Eine Fundgrube für Familienforscher: So bewirbt jedenfalls die evangelische Landeskirche Westfalen, zu der auch Bottrop gehört, das neue Internetprotal www.archion.de. Ab sofort ist das neue Kirchenbuchportal im Internet freigeschaltet - und verspricht einen wahren Schatz für historisch Interessierte. Wer nach seinen Vorfahren sucht, braucht ab sofort keine alten Kirchenbücher mehr zu wälzen oder mit den kleinen Mikrofiche-Folien zu hantieren, die man noch aus den Bibliotheken bis in die 90er Jahre hinein kannte.

Zwar ist das Portal nicht kostenfrei.

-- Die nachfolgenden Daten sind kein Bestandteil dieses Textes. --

==> config.mk <==
export PLATFORM = sky130hd
export DESIGN_NAME = pattern_scan_ctrl
export DESIGN_NICKNAME = d
export VERILOG_FILES = /design/src/rtl/pattern_scan_ctrl.sv
export SDC_FILE = /design/constraint.sdc
export NUM_CORES = 1
export LEC_CHECK = 0
export CORE_UTILIZATION = 31
export DETAILED_ROUTE_END_ITERATION = 6
export HOLD_SLACK_MARGIN = 0.12
export PLACE_DENSITY_LB_ADDON = 0.05
export SYNTH_ARGS = -nofsm -noshare
export SYNTH_HDL_FRONTEND = slang
export SYNTH_SLANG_ARGS = --single-unit
==> constraint.sdc <==
create_clock -name clk -period 3.6 [get_ports clk]
set_input_delay 0.36 -clock clk [delete_from_list [all_inputs] [get_ports clk]]
set_output_delay 0.36 -clock clk [all_outputs]
set_load 0.01 [all_outputs]
===== src/rtl/rate_pkg.sv =====
// Shared types and constants for the rate detector: FSM states, speed codes,
// default nominal periods and the tolerance-window helper.
package rate_pkg;

    typedef enum logic [1:0] {
        IDLE   = 2'b00,
        ARMED  = 2'b01,
        LOCKED = 2'b10
    } rd_state_t;

    localparam logic [1:0] SPD_FAST = 2'b00;
    localparam logic [1:0] SPD_1S   = 2'b01;
    localparam logic [1:0] SPD_2S   = 2'b10;
    localparam logic [1:0] SPD_4S   = 2'b11;

    localparam logic [31:0] DEF_ONE_S   = 32'd50_000_000;
    localparam logic [31:0] DEF_TWO_S   = 32'd100_000_000;
    localparam logic [31:0] DEF_FOUR_S  = 32'd200_000_000;
    localparam logic [31:0] DEF_TOL     = 32'd1024;
    localparam logic [31:0] DEF_TIMEOUT = DEF_FOUR_S + DEF_TOL;

    // True when |p - nominal| <= tol; 33-bit signed so the difference never wraps.
    function automatic logic within_tol(input logic [31:0] p,
                                        input logic [31:0] nominal,
                                        input logic [31:0] tol);
        logic signed [32:0] diff;
        diff = $signed({1'b0, p}) - $signed({1'b0, nominal});
        if (diff < 0) begin
            diff = -diff;
        end
        return (diff <= $signed({1'b0, tol}));
    endfunction

endpackage


===== src/rtl/rate_detector_period_classifier.sv =====
// Combinational classifier: maps a measured pulse period onto the speed code
// that would have produced it, or flags it as unmatched.
module period_classifier
    import rate_pkg::*;
#(
    parameter logic [31:0] ONE_S  = DEF_ONE_S,
    parameter logic [31:0] TWO_S  = DEF_TWO_S,
    parameter logic [31:0] FOUR_S = DEF_FOUR_S,
    parameter logic [31:0] TOL    = DEF_TOL
) (
    input  logic [31:0] period_i,
    output logic [1:0]  spd_class_o,
    output logic        matched_o
);

    // A period of exactly one clock is the free-running (speed 00) stream.
    always_comb begin
        spd_class_o = SPD_FAST;
        matched_o   = 1'b0;
        if (period_i == 32'd1) begin
            spd_class_o = SPD_FAST;
            matched_o   = 1'b1;
        end else if (within_tol(period_i, ONE_S, TOL)) begin
            spd_class_o = SPD_1S;
            matched_o   = 1'b1;
        end else if (within_tol(period_i, TWO_S, TOL)) begin
            spd_class_o = SPD_2S;
            matched_o   = 1'b1;
        end else if (within_tol(period_i, FOUR_S, TOL)) begin
            spd_class_o = SPD_4S;
            matched_o   = 1'b1;
        end
    end

endmodule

Aber der Nutzer kann sich vorab über die Inhalte informieren. Erste Enttäuschung: Die Kirchenbücher - oder wie es korrekt heißt: Amtshandlungsbücher von Bottrop, das heißt aus dem gesamten Kirchenkreis Bottrop-Gladbeck-Dorsten, sind nicht zu finden. Wann die Digitalisierung kommen wird, darüber konnte auch der Sprecher des Kirchenkreises, Werner Bugzel, noch keine Angaben machen.

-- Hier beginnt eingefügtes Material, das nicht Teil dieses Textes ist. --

File: config.mk
export PLATFORM = sky130hd
export DESIGN_NAME = mem_write_mapper
export DESIGN_NICKNAME = d
export VERILOG_FILES = /design/src/rtl/mem_write_mapper.sv
export SDC_FILE = /design/constraint.sdc
export NUM_CORES = 1
export LEC_CHECK = 0
export ABC_CLOCK_PERIOD_IN_PS = 3000
export BUFFER_PORTS_ARGS = -buffer_cell sky130_fd_sc_hd__buf_4
export CORE_MARGIN = 10
export CORE_UTILIZATION = 23
export CTS_CLUSTER_SIZE = 8
export DETAILED_ROUTE_END_ITERATION = 6
export PLACE_DENSITY = 0.45
export SETUP_SLACK_MARGIN = 0.15
export SYNTH_ARGS = -nofsm -noshare
export SYNTH_HDL_FRONTEND = slang
export SYNTH_SLANG_ARGS = --single-unit
File: constraint.sdc
create_clock -name clk -period 3 [get_ports clk]
set_input_delay 0.6 -clock clk [delete_from_list [all_inputs] [get_ports clk]]
set_output_delay 0.6 -clock clk [all_outputs]
set_load 0.03 [all_outputs]
## src/rtl/bishift_ctrl.sv

```systemverilog
// Command sequencer for a bidirectional serial shift register: serializes a word
// into the register over N clocks, then captures and returns its parallel output.
module bishift_ctrl #(
    parameter int WIDTH = 4,
    parameter int LENW  = 3
) (
    input  logic             clk,
    input  logic             rstn,
    input  logic             cmd_valid,
    output logic             cmd_ready,
    input  logic             cmd_dir,
    input  logic [LENW-1:0]  cmd_len,
    input  logic [WIDTH-1:0] cmd_data,
    input  logic             hold,
    output logic             sr_d,
    output logic             sr_en,
    output logic             sr_dir,
    input  logic [WIDTH-1:0] sr_out,
    output logic             rsp_valid,
    input  logic             rsp_ready,
    output logic [WIDTH-1:0] rsp_data,
    output logic             busy
);

    typedef enum logic [1:0] {IDLE, SHIFT, CAPTURE, RESP} state_t;

    localparam logic [LENW-1:0] LEN_MAX = LENW'(WIDTH);

    function automatic logic [LENW-1:0] sat_len(input logic [LENW-1:0] len);
        return (len > LEN_MAX) ? LEN_MAX : len;
    endfunction

    // dir=0 sends the low n bits MSB-first; dir=1 sends the high n bits LSB-first,
    // so both directions leave the field in place after n shifts.
    function automatic logic pick_bit(input logic [WIDTH-1:0] data,
                                      input logic [LENW-1:0]  n,
                                      input logic             dir,
                                      input logic [LENW-1:0]  k);
        logic [WIDTH-1:0] sh;
        if (dir)
            sh = data >> (WIDTH - int'(n) + int'(k));
        else
            sh = data >> (int'(n) - 1 - int'(k));
        return sh[0];
    endfunction

    state_t           state_q, state_nx;
    logic [LENW-1:0]  cnt_q, cnt_nx;
    logic [LENW-1:0]  n_q, n_nx;
    logic             dir_q, dir_nx;
    logic [WIDTH-1:0] data_q, data_nx;

    logic             sr_d_nx, sr_en_nx, sr_dir_nx;
    logic             cmd_ready_nx, busy_nx, rsp_valid_nx;
    logic [WIDTH-1:0] rsp_data_nx;

    logic             accept;
    logic [LENW-1:0]  len_sat;

    assign accept  = cmd_valid & cmd_ready;
    assign len_sat = sat_len(cmd_len);

    always_ff @(posedge clk or negedge rstn) begin
        if (!rstn)
            state_q <= IDLE;
        else
            state_q <= state_nx;
    end

    always_comb begin
        state_nx = state_q;
        case (state_q)
            IDLE:    if (accept) state_nx = (len_sat != '0) ? SHIFT : CAPTURE;
            SHIFT:   if (cnt_q == n_q) state_nx = CAPTURE;
            CAPTURE: state_nx = RESP;
            RESP:    if (rsp_valid && rsp_ready) state_nx = IDLE;
            default: state_nx = IDLE;
        endcase
    end

    // Every output is registered from the next-cycle view, so cnt_q counts
    // shift pulses already issued and the final pulse is the one in flight.
    always_comb begin
        cnt_nx       = cnt_q;
        n_nx         = n_q;
        dir_nx       = dir_q;
        data_nx      = data_q;
        sr_en_nx     = 1'b0;
        sr_d_nx      = sr_d;
        sr_dir_nx    = sr_dir;
        rsp_valid_nx = 1'b0;
        rsp_data_nx  = rsp_data;
        cmd_ready_nx = (state_nx == IDLE);
        busy_nx      = (state_nx != IDLE);
        case (state_q)
            IDLE: begin
                if (accept) begin
                    n_nx      = len_sat;
                    dir_nx    = cmd_dir;
                    data_nx   = cmd_data;
                    sr_dir_nx = cmd_dir;
                    cnt_nx    = '0;
                    if (len_sat != '0) begin
                        sr_en_nx = 1'b1;
                        sr_d_nx  = pick_bit(cmd_data, len_sat, cmd_dir, '0);
                        cnt_nx   = LENW'(1);
                    end
                end
            end
            SHIFT: begin
                if (cnt_q != n_q && !hold) begin
                    sr_en_nx = 1'b1;
                    sr_d_nx  = pick_bit(data_q, n_q, dir_q, cnt_q);
                    cnt_nx   = cnt_q + LENW'(1);
                end
            end
            CAPTURE: begin
                rsp_data_nx  = sr_out;
                rsp_valid_nx = 1'b1;
            end
            RESP: begin
                rsp_valid_nx = ~rsp_ready;
            end
            default: ;
        endcase
    end

    always_ff @(posedge clk or negedge rstn) begin
        if (!rstn) begin
            cnt_q     <= '0;
            n_q       <= '0;
            dir_q     <= 1'b0;
            data_q    <= '0;
            sr_d      <= 1'b0;
            sr_en     <= 1'b0;
            sr_dir    <= 1'b0;
            cmd_ready <= 1'b1;
            busy      <= 1'b0;
            rsp_valid <= 1'b0;
            rsp_data  <= '0;
        end else begin
            cnt_q     <= cnt_nx;
            n_q       <= n_nx;
            dir_q     <= dir_nx;
            data_q    <= data_nx;
            sr_d      <= sr_d_nx;
            sr_en     <= sr_en_nx;
            sr_dir    <= sr_dir_nx;
            cmd_ready <= cmd_ready_nx;
            busy      <= busy_nx;
            rsp_valid <= rsp_valid_nx;
            rsp_data  <= rsp_data_nx;
        end
    end

endmodule

```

In der alten Originalschrift

Überhaupt scheint das Ruhrgebiet bei der ersten Suche auf der Archion-Seite eher schwach vertreten. Dortmund war zu finden. Aber selbst Essen, dessen Altstadt im Gegensatz zum umgebenden katholischen Stiftsgebiet seit dem 16. Jahrhundert gut zur Hälfte protestantisch war, ist auch noch nicht vertreten. Dafür ist Bochum wieder dabei. Das traditionell evangelische Duisburg wiederum nicht. Die benachbarte rheinische Landeskirche scheint also gegenüber den Westfalen nachzuhinken.

Das gebührenpflichtige Portal wird von der Evangelischen Kirche in Deutschland und bislang elf der 20 evangelischen Landeskirchen getragen, darunter der westfälischen Landeskirche. Ähnlich wie bei staatlichen Kommunen gehört es auch zur Pflicht der evangelischen Kirche, Zeugnisse der Vergangenheit, wie Archive und Kirchenbücher, zu erhalten und für die Forschung zur Verfügung zu stellen. Für Werner Bugzel tut sich allerdings neben der zunächst noch lückenhaften Digitalisierung eine weitere Schwierigkeit auf. Kirchenbücher, die evangelischerseits in Bottrop erst mit dem Zuzug von Protestanten in den neu gegründeten Gemeinden im 19. Jahrhundert geführt werden, sind anfangs in Sütterlin geschrieben. „Die alten Seiten werden natürlich nicht übertragen, sondern im Original in das Portal gestellt, man muss sie also lesen können“, so Bugzel.

Die Kirchenbücher gelten auch nach Einführung der staatlichen Standesämter im 19. Jahrhundert als eine zentrale Quelle für die Familienforschung. In Bottrop trifft sich regelmäßig auf Initiative von Stadtarchiv und Historischer Gesellschaft ein Familienforscherkreis im Malakoffturm.